If a line of the data below contains the string "frequent", copy it into your answer.
Start of SUPPLIED RECORDS
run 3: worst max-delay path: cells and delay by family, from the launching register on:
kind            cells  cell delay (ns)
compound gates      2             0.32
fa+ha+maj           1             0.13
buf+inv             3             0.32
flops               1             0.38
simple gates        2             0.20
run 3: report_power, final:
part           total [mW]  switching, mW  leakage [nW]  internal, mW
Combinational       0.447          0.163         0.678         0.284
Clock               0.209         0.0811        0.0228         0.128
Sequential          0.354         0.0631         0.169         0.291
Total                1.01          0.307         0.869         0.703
### config.mk
export PLATFORM = sky130hd
export DESIGN_NAME = axi4_wr_slave_arbiter
export DESIGN_NICKNAME = d
export VERILOG_FILES = /design/src/rtl/axi4_ic_pkg.sv /design/src/rtl/rr_arbiter_core.sv /design/src/rtl/axi4_wr_slave_arbiter.sv
export SDC_FILE = /design/constraint.sdc
export NUM_CORES = 1
export LEC_CHECK = 0
export CAP_MARGIN = 10
export CORE_AREA = 8 8 87 89
export CTS_CLUSTER_DIAMETER = 60
export CTS_CLUSTER_SIZE = 40
export DETAILED_ROUTE_END_ITERATION = 10
export DIE_AREA = 0 0 95 97
export PLACE_DENSITY = 0.86
export SKIP_LAST_GASP = 1
export SLEW_MARGIN = 5
export SYNTH_ARGS = -nofsm -noshare
export SYNTH_HDL_FRONTEND = slang
export SYNTH_SLANG_ARGS = --single-unit
### constraint.sdc
create_clock -name aclk -period 6.2 [get_ports aclk]
set_input_delay 1.86 -clock aclk [delete_from_list [all_inputs] [get_ports aclk]]
set_output_delay 1.86 -clock aclk [all_outputs]
set_load 0.02 [all_outputs]
[config.mk]
export PLATFORM = sky130hd
export DESIGN_NAME = pixel_out_stage
export DESIGN_NICKNAME = d
export VERILOG_FILES = /design/src/rtl/pixel_out_stage.sv
export SDC_FILE = /design/constraint.sdc
export NUM_CORES = 1
export LEC_CHECK = 0
export CAP_MARGIN = 10
export CORE_ASPECT_RATIO = 1.25
export CORE_MARGIN = 2
export CORE_UTILIZATION = 30
export DETAILED_ROUTE_END_ITERATION = 12
export PLACE_DENSITY = 0.69
export SYNTH_ARGS = -nofsm -noshare
export SYNTH_HDL_FRONTEND = slang
export SYNTH_SLANG_ARGS = --single-unit
[constraint.sdc]
create_clock -name clk_pix -period 2.4 [get_ports clk_pix]
set_input_delay 0.24 -clock clk_pix [delete_from_list [all_inputs] [get_ports clk_pix]]
set_output_delay 0.24 -clock clk_pix [all_outputs]
set_load 0.02 [all_outputs]
[src/rtl/pr_bus_arbiter.sv]
// Two-master round-robin arbiter for the processor-side peripheral bus.
// Each granted transfer runs WAIT_CYC+1 access cycles; out-of-window addresses are rejected.
module pr_bus_arbiter #(
  parameter int unsigned WAIT_CYC = 1
) (
  input  logic        clk,
  input  logic        rst,
  input  logic        m0_req,
  input  logic        m0_we,
  input  logic [29:0] m0_addr,
  input  logic [3:0]  m0_be,
  input  logic [31:0] m0_wdata,
  output logic        m0_gnt,
  output logic        m0_done,
  output logic        m0_err,
  output logic [31:0] m0_rdata,
  input  logic        m1_req,
  input  logic        m1_we,
  input  logic [29:0] m1_addr,
  input  logic [3:0]  m1_be,
  input  logic [31:0] m1_wdata,
  output logic        m1_gnt,
  output logic        m1_done,
  output logic        m1_err,
  output logic [31:0] m1_rdata,
  output logic [29:0] PrAddr,
  output logic [31:0] PrWD,
  output logic [3:0]  BE,
  input  logic [31:0] PrRD,
  output logic        busy
);

  typedef enum logic [1:0] {StIdle, StAccess, StDone} state_e;

  state_e      state_q;
  logic        win_q;   // 0 = M0, 1 = M1
  logic        last_q;
  logic        we_q;
  logic [29:0] addr_q;
  logic [3:0]  be_q;
  logic [31:0] wdata_q;
  logic        err_q;
  logic [3:0]  wcnt_q;
  logic [31:0] rdata0_q;
  logic [31:0] rdata1_q;

  logic        sel;
  logic [29:0] sel_addr;
  logic        in_win;

  // Sole requester wins; on a tie the master that did not go last wins.
  always_comb begin
    sel = m1_req;
    if (m0_req && m1_req) begin
      sel = ~last_q;
    end
  end

  assign sel_addr = sel ? m1_addr : m0_addr;
  assign in_win   = (sel_addr[29:2] >= 28'h7f0) && (sel_addr[29:2] <= 28'h7f2);

  always_ff @(posedge clk or negedge rst) begin
    if (!rst) begin
      state_q  <= StIdle;
      win_q    <= 1'b0;
      last_q   <= 1'b1;
      we_q     <= 1'b0;
      addr_q   <= '0;
      be_q     <= '0;
      wdata_q  <= '0;
      err_q    <= 1'b0;
      wcnt_q   <= '0;
      rdata0_q <= '0;
      rdata1_q <= '0;
    end else begin
      unique case (state_q)
        StIdle: begin
          if (m0_req || m1_req) begin
            win_q   <= sel;
            last_q  <= sel;
            we_q    <= sel ? m1_we    : m0_we;
            addr_q  <= sel_addr;
            be_q    <= sel ? m1_be    : m0_be;
            wdata_q <= sel ? m1_wdata : m0_wdata;
            if (in_win) begin
              state_q <= StAccess;
              wcnt_q  <= 4'(WAIT_CYC);
              err_q   <= 1'b0;
            end else begin
              state_q <= StDone;
              err_q   <= 1'b1;
              if (sel) rdata1_q <= 32'hffff_ffff;
              else     rdata0_q <= 32'hffff_ffff;
            end
          end
        end
        StAccess: begin
          if (wcnt_q != 4'd0) begin
            wcnt_q <= wcnt_q - 4'd1;
          end else begin
            if (!we_q) begin
              if (win_q) rdata1_q <= PrRD;
              else       rdata0_q <= PrRD;
            end
            state_q <= StDone;
          end
        end
        StDone:  state_q <= StIdle;
        default: state_q <= StIdle;
      endcase
    end
  end

  logic acc;
  logic fin;
  assign acc = (state_q == StAccess);
  assign fin = (state_q == StDone);

  // Outputs decode registered state only, so reset clears them without waiting for a clock.
  assign m0_gnt   = (acc || fin) && !win_q;
  assign m1_gnt   = (acc || fin) &&  win_q;
  assign m0_done  = fin && !win_q;
  assign m1_done  = fin &&  win_q;
  assign m0_err   = fin && !win_q && err_q;
  assign m1_err   = fin &&  win_q && err_q;
  assign m0_rdata = rdata0_q;
  assign m1_rdata = rdata1_q;
  assign PrAddr   = acc ? addr_q  : '0;
  assign PrWD     = acc ? wdata_q : '0;
  assign BE       = (acc && we_q && (wcnt_q == 4'd0)) ? be_q : '0;
  assign busy     = (state_q != StIdle);

endmodule

[config.mk]
export PLATFORM = sky130hd
export DESIGN_NAME = pr_bus_arbiter
export DESIGN_NICKNAME = d
export VERILOG_FILES = /design/src/rtl/pr_bus_arbiter.sv
export SDC_FILE = /design/constraint.sdc
export NUM_CORES = 1
export LEC_CHECK = 0
export CAP_MARGIN = 15
export CELL_PAD_IN_SITES_DETAIL_PLACEMENT = 2
export CELL_PAD_IN_SITES_GLOBAL_PLACEMENT = 2
export CORE_ASPECT_RATIO = 1.25
export CORE_MARGIN = 5
export CORE_UTILIZATION = 25
export DETAILED_ROUTE_END_ITERATION = 10
export PLACE_DENSITY_LB_ADDON = 0.1
export SYNTH_ARGS = -nofsm -noshare
export SYNTH_HDL_FRONTEND = slang
export SYNTH_SLANG_ARGS = --single-unit
export TNS_END_PERCENT = 1
[constraint.sdc]
create_clock -name clk -period 3.5 [get_ports clk]
set_clock_uncertainty 0.05 [all_clocks]
set_input_delay 0.35 -clock clk [delete_from_list [all_inputs] [get_ports clk]]
set_output_delay 0.35 -clock clk [all_outputs]
set_load 0.005 [all_outputs]
# Word level (Yosys, flattened, before mapping)
# Index checks and enable logic that the tools add are counted.
[totals]
register_bits = 140
out_inout_bits = 137
elab_cells = 81
[classes]
add_sub_neg = 1
order_cmp = 2
n_eq_ne = 12
n_mux = 31
n_bitwise = 1
n_reduce_logical = 23
[op_table]
columns = ["operator", "count"]
rows = [
  ["$mux W32", 14],
  ["$pmux W32 S2", 2],
  ["$mux W30", 2],
  ["$ge A28 B11 Y1 const B", 1],
  ["$le A28 B11 Y1 const B", 1],
  ["$mux W4", 5],
  ["$ne A2 B2 Y1 const B", 9],
  ["$reduce_and A7 Y1", 2],
  ["$logic_and A1 B1 Y1", 10],
  ["$pmux W4 S2", 1],
  ["$mux W2", 3],
  ["$logic_not A4 Y1", 1],
  ["$pmux W2 S2", 1],
  ["$reduce_and A2 Y1", 2],
  ["$reduce_and A4 Y1", 1],
  ["$reduce_bool A2 Y1", 2],
  ["$reduce_bool A4 Y1", 1],
  ["$sub A4 B1 Y4 const B", 1],
  ["$mux W1", 3],
  ["$eq A2 B1 Y1 const B", 1],
  ["$eq A2 B2 Y1 const B", 1],
  ["$logic_not A2 Y1", 1],
  ["$logic_or A1 B1 Y1", 2],
  ["$ne A2 B1 Y1 const B", 1],
  ["2 further kinds", 2],
]

# Logic depth before layout (Yosys ltp)
# Gate-level depths: netlist of run 1.
[logic_depth]
word_depth = 8
depth_mapped = 11
mapped_depth_nobuf = 8

# Worst setup path after synthesis of run 1
# Ideal clock, no wire load.
[synth_path]
path_kind = "register to register"
from = "register wcnt_q[0]"
to = "register rdata0_q[10], in the netlist m0_rdata[10]"
setup_ps = 137
arrival_ps = 2452
path_slack_ps = 861
stages_incl_launch_ff = 11
cell_sequence = "dfrtp_1 -> inv_1 -> ha_1 -> or3b_1 -> buf_6 -> or3_4 -> or3_1 -> a211o_4 -> buf_6 -> o22ai_2 -> a21oi_1"
[synth_between]
elab_chain_cells = 3
[synth_rtl]
columns = ["item", "line_no", "text"]
rows = [
  ["start, declared", "43", "logic [3:0] wcnt_q;"],
  ["start signal, assigned", "87", "wcnt_q <= 4'(WAIT_CYC);"],
  ["start signal, assigned", "99", "wcnt_q <= wcnt_q - 4'd1;"],
  ["$reduce_bool A4 Y1", "98", "if (wcnt_q != 4'd0) begin"],
  ["$ne A2 B2 Y1 (no source line)", "-", ""],
  ["$reduce_and A7 Y1 (no source line)", "-", ""],
  ["end signal, assigned", "103", "else rdata0_q <= PrRD;"],
  ["end, declared", "44", "logic [31:0] rdata0_q;"],
]
# No other way between the ends.
# A chain may end at the register's enable or synchronous reset.

# Final worst setup path of run 1
[layout_path]
from = "register wcnt_q[0]"
to = "output port BE[3]"
[layout_between]
elab_chain_cells = 3
[layout_rtl]
columns = ["item", "line_no", "text"]
rows = [
  ["$logic_not A4 Y1", "130", "assign BE = (acc && we_q && (wcnt_q == 4'd0)) ? be_q : '0;"],
  ["$logic_and A1 B1 Y1", "130", ""],
  ["$mux W4", "130", ""],
  ["end, declared", "28", "output logic [3:0] BE,"],
]
# No other way between the ends.

==> run summary, run 1 <==
Placement Setup Slack -> 0.2539 ns
cell total after placement -> 1608
# clock sinks -> 140
Post-synth ARST share -> 100.0%
relative slew slack -> 42.32%
worst hold margin -> 0.4049 ns
1st-pass router iterations -> 5
number of routed nets with antenna violations -> 0
height of the die -> 212.4 um
Synth top area share -> 42.44%
maximum number of pins on one net before global-route repair -> 169
CTS clock-pin slew for the worst setup and hold paths -> 0.06 ns
register area share after synthesis -> 42.76%
Longest Clk Path Bufs -> 2
CP required -> 3.10 ns
Setup crit end kind -> output pin
dpl hpwl -> 25360 um
Synth Area in Simple Gates -> 19.42%
average wire per cell in the routed design -> 21.56 um
Worst VDD drop -> 0.0002585 V
Leak -> 5.091 nW
CP Data Arrival Time -> 2.86 ns
final-report setup violation count -> 0
unrepaired setup endpoints after global routing -> no
Final GP Congestion -> 0.7771
mean post-synth cell area -> 8.692 um^2
vias in the first global route -> 9028
total gr overflow -> 0
Reg2Reg Setup Slack -> 0.62 ns
IO Port Bufs -> 306
FF-to-FF End -> m0_rdata[28]$_DFFE_PN0P_
setup TNS -> 0 ns
Cell Pwr Density -> 471.8 nW/um^2
remaining routing DRC violations -> 0
core area -> 32500 um^2
Crit Path Max Fanout -> 9
top cells by area, synth -> dfrtp_1, mux2i_1, o21ai_0
status -> finished, final reports clean
global-route wire length before repair -> 53720 um
YS warnings -> 0
num rows -> 74
Worst Slack Setup Final -> 0.2433 ns
Clk Tree Root Cell -> clkbuf_16
ys flop type -> dfrtp_1
max-cap viol count -> 0
layout cells sized above 1 -> 7.869%
most frequent cell after synthesis -> dfrtp_1
critical-path cell list -> inv_1 -> ha_1 -> or3b_1 -> buf_4 -> nor2_1 -> and3_1 -> clkdlybuf4s50_1
Post-synth EDFFs -> 0
via count -> 8190
Yosys cell types -> 47
final hold violation count -> 0
gr usage total -> 19.13%
# H-tree levels -> 4
crit-path max cell delay -> 0.61 ns
f_max -> 0.3071 GHz
final WL -> 35320 um
Clk Latency, worst-skew pair -> 0.43 ns
Num CTS Buffers -> 17
Synth top cells by count -> dfrtp_1, o21ai_0, nor2_1, nand2_1
period utilization -> 93.05%
Worst R2R Path Depth -> 8
Starting Density -> 25.22%
Area Overhead vs Synth -> 50.74%
syn_nets -> 1117
Slew Limit Fails -> 0
Synth area leader -> dfrtp_1
Worst Setup Path Type -> flop to output pin
CTS tree -> yes
Die W -> 172.0 um
Slew @ Worst Pin -> 0.8619 ns
minimum clock period -> 3.257 ns
Synth Register Bits -> 140
I/O Pins -> 307
post-cts repair resize count -> 0
initial antenna violation count -> 0
critical path's slowest cell -> clkdlybuf4s50_1
Mapped Area -> 8197 um^2
Startpoint Class -> flop
Via density -> 5.000
largest family of logic cells by synthesized area -> compound AO/OA/AOI/OAI gates
Synth Area in Compound Gates -> 22.74%
Nets -> 1384
Iter 0 DRT Violations -> 301
Die Footprint -> 36530 um^2
Synth Area in Adders -> 0.6106%
multiplexer fraction of the synthesized cell area -> 8.564%
Layout Cells excl Fill -> 1638
Syn Inst Count -> 943
number of antenna diodes -> 0
Worst Hold Class -> primary input to async pin
Synth Area in XOR/XNOR -> 0%
R2R Path Start -> wcnt_q[0]$_DFFE_PN0P_
-- worst max path at each step --
stage / start / end / slack [ns] / cells past startpoint
after floorplan: wcnt_q[0]$_DFFE_PN0P_ / m0_rdata[10]$_DFFE_PN0P_ / 0.86 / 10
after global placement: m1_addr[12] / m1_rdata[19]$_DFFE_PN0P_ / 0.39 / 8
after detailed placement: m1_addr[5] / m1_rdata[25]$_DFFE_PN0P_ / 0.25 / 8
after CTS: wcnt_q[0]$_DFFE_PN0P_ / BE[3] / 0.14 / 7
after global routing: wcnt_q[0]$_DFFE_PN0P_ / BE[3] / 0.03 / 7
final: wcnt_q[0]$_DFFE_PN0P_ / BE[3] / 0.24 / 7
-- sequential cells by signal, indices dropped and copies added, names as in the netlist --
signal / cells
m0_rdata: 32
m1_rdata: 32
wdata_q: 32
addr_q: 30
be_q: 4
wcnt_q: 4
state_q: 2
err_q: 1
last_q: 1
we_q: 1
win_q: 1
-- final cells by class --
cell class / instances / area [um^2]
Clock buffer: 19 / 452.9
Clock inverter: 10 / 141.4
Fill cell: 3607 / 20140
Inverter: 39 / 146.4
Multi-Input combinational cell: 685 / 4275
Sequential cell: 140 / 3505
Tap cell: 418 / 523.0
Timing Repair Buffer: 327 / 3312
-- routing by layer --
layer  GRT usage [%]  up-vias  share of wire (%)
li1                -     3870                  -
met5               0        -                  0
met1           22.99     4089                 42
met2           32.85      207                 49
met4           4.311        0                1.3
met3           6.807       24                7.7
-- where the power goes --
group	switching, mW	internal [mW]
Combinational	0.984	0.658
Clock	0.760	1.15
Sequential	0.241	2.03
Total	1.99	3.84
-- logic make-up after synthesis --
logic type	after synthesis
AO/OA/AOI/OAI	285
adder cells (fa/ha/maj)	4
buffers and inverters	118
flip-flops	140
multiplexers	70
AND/OR/NAND/NOR	326
-- placed cells by master, fill, tap and decap left out, types with 3 or more instances in the layout --
cell | synthesis | layout
bufinv_16 | 0 | 3
a221oi_1 | 31 | 31
nor4bb_1 | 3 | 3
or3_1 | 35 | 35
o22ai_2 | 30 | 30
nand4_1 | 3 | 3
nor3_1 | 4 | 4
inv_1 | 39 | 39
a21oi_1 | 69 | 68
clkdlybuf4s50_1 | 0 | 305
buf_4 | 0 | 13
nor4_1 | 4 | 4
clkbuf_16 | 0 | 17
nand2_1 | 83 | 82
o22ai_1 | 35 | 35
o21ai_0 | 106 | 105
nor2_1 | 104 | 103
and3_1 | 5 | 5
buf_12 | 0 | 7
a31oi_1 | 3 | 3
mux2i_1 | 69 | 69
and2_1 | 64 | 64
dfrtp_1 | 139 | 139
nand3_1 | 8 | 7
-- timing repair --
action / CTS / global route
hold buffers: 1 / 0
setup buffers: 0 / 0
endpoints found under the hold margin: 65 / 0
-- critical path, delay by kind of cell (launching register included) --
family | cells | cell delay, ns
DFF | 1 | 0.43
buffers and inverters | 3 | 0.91
and+or+nand+nor | 3 | 0.90
adders and majority gates | 1 | 0.19
-- stage by stage --
step	util [%]	cell area, um^2	total power [mW]
floorplan	-	8197	3.119
global placement	36.16	11750	3.917
detailed placement	36.16	11750	3.989
CTS	38.02	12360	5.949
global route	38.02	12360	6.217
finish	38.02	12360	5.829
No activity file was read; power rests on OpenSTA's default activity.
==> run 2: changes to the inputs <==
--- a/config.mk
+++ b/config.mk
@@ -12,7 +12,7 @@
 export CORE_MARGIN = 5
 export CORE_UTILIZATION = 25
 export DETAILED_ROUTE_END_ITERATION = 10
-export PLACE_DENSITY_LB_ADDON = 0.1
+export PLACE_DENSITY = 0.78
 export SYNTH_ARGS = -nofsm -noshare
 export SYNTH_HDL_FRONTEND = slang
 export SYNTH_SLANG_ARGS = --single-unit
==> run summary, run 2 (same netlist as run 1, synthesis figures left out) <==
Clk Latency, worst-skew pair -> 0.43 ns
gr usage total -> 19.62%
total gr overflow -> 0
Layout Cells excl Fill -> 1639
placed inst area -> 11710 um^2
Placement Setup Slack -> 0.1646 ns
CTS clock-pin slew for the worst setup and hold paths -> 0.07 ns
setup repair bufs after CTS -> 0
height of the die -> 212.4 um
initial antenna violation count -> 5
Die W -> 172.0 um
Worst VDD drop -> 0.0002344 V
CTS tree -> yes
Worst Setup Path Type -> flop to output pin
Post-CTS Hold Buffers -> 1
status -> finished, final reports clean
unrepaired setup endpoints after global routing -> no
most common cell after layout, fill and taps aside -> clkdlybuf4s50_1
period utilization -> 96.33%
minimum clock period -> 3.372 ns
IO Port Bufs -> 306
Die Footprint -> 36530 um^2
Worst Slack Setup Final -> 0.1285 ns
most frequent cells in the layout -> clkdlybuf4s50_1, dfrtp_1, o21ai_0, nor2_1, nand2_1
Iter 0 DRT Violations -> 326
Crit Path Max Fanout -> 10
I/O Pins -> 307
# H-tree levels -> 4
Num CTS Buffers -> 17
final-layout fill cell count -> 3555
global-route wire length before repair -> 54830 um
num rows -> 74
Startpoint Class -> flop
maximum number of pins on one net before global-route repair -> 138
Starting Density -> 25.22%
fin area -> 12240 um^2
via count -> 8309
Via density -> 5.070
dpl hpwl -> 26740 um
setup TNS -> 0 ns
Final GP Congestion -> 0.8329
post-cts repair resize count -> 0
remaining routing DRC violations -> 0
Slew @ Worst Pin -> 0.8878 ns
relative slew slack -> 40.81%
Leak -> 5.044 nW
1st-pass router iterations -> 4
Worst Hold Class -> primary input to async pin
core area -> 32500 um^2
average wire per cell in the routed design -> 22.19 um
Clk Tree Root Cell -> clkbuf_16
layout cells sized above 1 -> 7.711%
# clock sinks -> 140
cell total after placement -> 1606
f_max -> 0.2966 GHz
Setup crit end kind -> output pin
final-report setup violation count -> 0
Longest Clk Path Bufs -> 2
CP Data Arrival Time -> 2.97 ns
CP required -> 3.10 ns
Slew Limit Fails -> 0
Area Overhead vs Synth -> 49.38%
final WL -> 36360 um
number of routed nets with antenna violations -> 0
max-cap viol count -> 0
vias in the first global route -> 9219
final hold violation count -> 0
Nets -> 1382
Cell Pwr Density -> 453.0 nW/um^2
## run 2: critical path, stage by stage, from the launching register on
cell and delay, ns:
dfrtp_1 0.42, inv_1 0.12, ha_1 0.19, or3b_1 0.53, nor2_1 0.47, and3_1 0.27
clkdlybuf4s50_1 0.53
## run 2: routing by layer
metal | part of all wire (%) | up-vias | wire length, um | global-route usage [%]
met4 | 1.7 | 10 | 634 | 4.908
met2 | 48 | 272 | 17500 | 32.76
li1 | - | 3862 | - | -
met5 | 0.14 | - | 52 | 0
met1 | 41 | 4124 | 14790 | 23.53
met3 | 9.3 | 41 | 3391 | 8.034
## run 2: area by class of cell
class,instances,area (um^2),share of cell area (%)
Multi-Input combinational cell,685,4275,34.92
Sequential cell,140,3505,28.62
Timing Repair Buffer,325,3272,26.72
Tap cell,418,523.0,4.271
Clock buffer,19,442.9,3.617
Inverter,39,146.4,1.196
Clock inverter,11,75.07,0.6131
Antenna cell,2,5.005,0.04087
## run 2: metrics by stage
| stage | utilization, % | hold WS [ns] | power [mW] |
|---|---|---|---|
| final | 37.68 | 0.3365 | 5.547 |
| after global routing | 37.66 | 0.3461 | 5.929 |
| after CTS | 37.66 | 0.3331 | 5.656 |
| after detailed placement | 36.04 | 0.2167 | 3.942 |
| after global placement | 36.04 | 0.2159 | 3.860 |
| after floorplan | - | 0.004409 | 3.119 |
## run 2: path summary, 6_finish.rpt
check                                           to                     from  slack (ns)  depth (start not counted)
setup / recovery                             BE[2]    wcnt_q[0]$_DFFE_PN0P_        0.13                          6
hold / removal             m0_rdata[1]$_DFFE_PN0P_                      rst        0.34                          2
setup reg to reg           m0_rdata[0]$_DFFE_PN0P_    wcnt_q[0]$_DFFE_PN0P_        0.44                          8
hold reg to reg            wdata_q[24]$_DFFE_PN0P_  wdata_q[24]$_DFFE_PN0P_        0.42                          2
max in group asynchronous  wdata_q[27]$_DFFE_PN0P_                      rst        2.13                          3
min in group clk           wdata_q[24]$_DFFE_PN0P_  wdata_q[24]$_DFFE_PN0P_        0.42                          2
## run 2: where the power goes
part,switching (mW),total (mW),internal [mW]
Clock,0.756,1.67,0.913
Combinational,0.961,1.60,0.635
Sequential,0.248,2.28,2.03
Total,1.97,5.55,3.58
==> run 3: changes to the inputs <==
--- a/config.mk
+++ b/config.mk
@@ -12,7 +12,7 @@
 export CORE_MARGIN = 5
 export CORE_UTILIZATION = 25
 export DETAILED_ROUTE_END_ITERATION = 10
-export PLACE_DENSITY = 0.78
+export PLACE_DENSITY_LB_ADDON = 0.1
 export SYNTH_ARGS = -nofsm -noshare
 export SYNTH_HDL_FRONTEND = slang
 export SYNTH_SLANG_ARGS = --single-unit
==> results of run 3 <==
Final layout, timing and power as in run 1 (identical DEF).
End of SUPPLIED RECORDS
● **SOLUTION FOR THIS PROBLEM**
most frequent cell after synthesis -> dfrtp_1
most frequent cells in the layout -> clkdlybuf4s50_1, dfrtp_1, o21ai_0, nor2_1, nand2_1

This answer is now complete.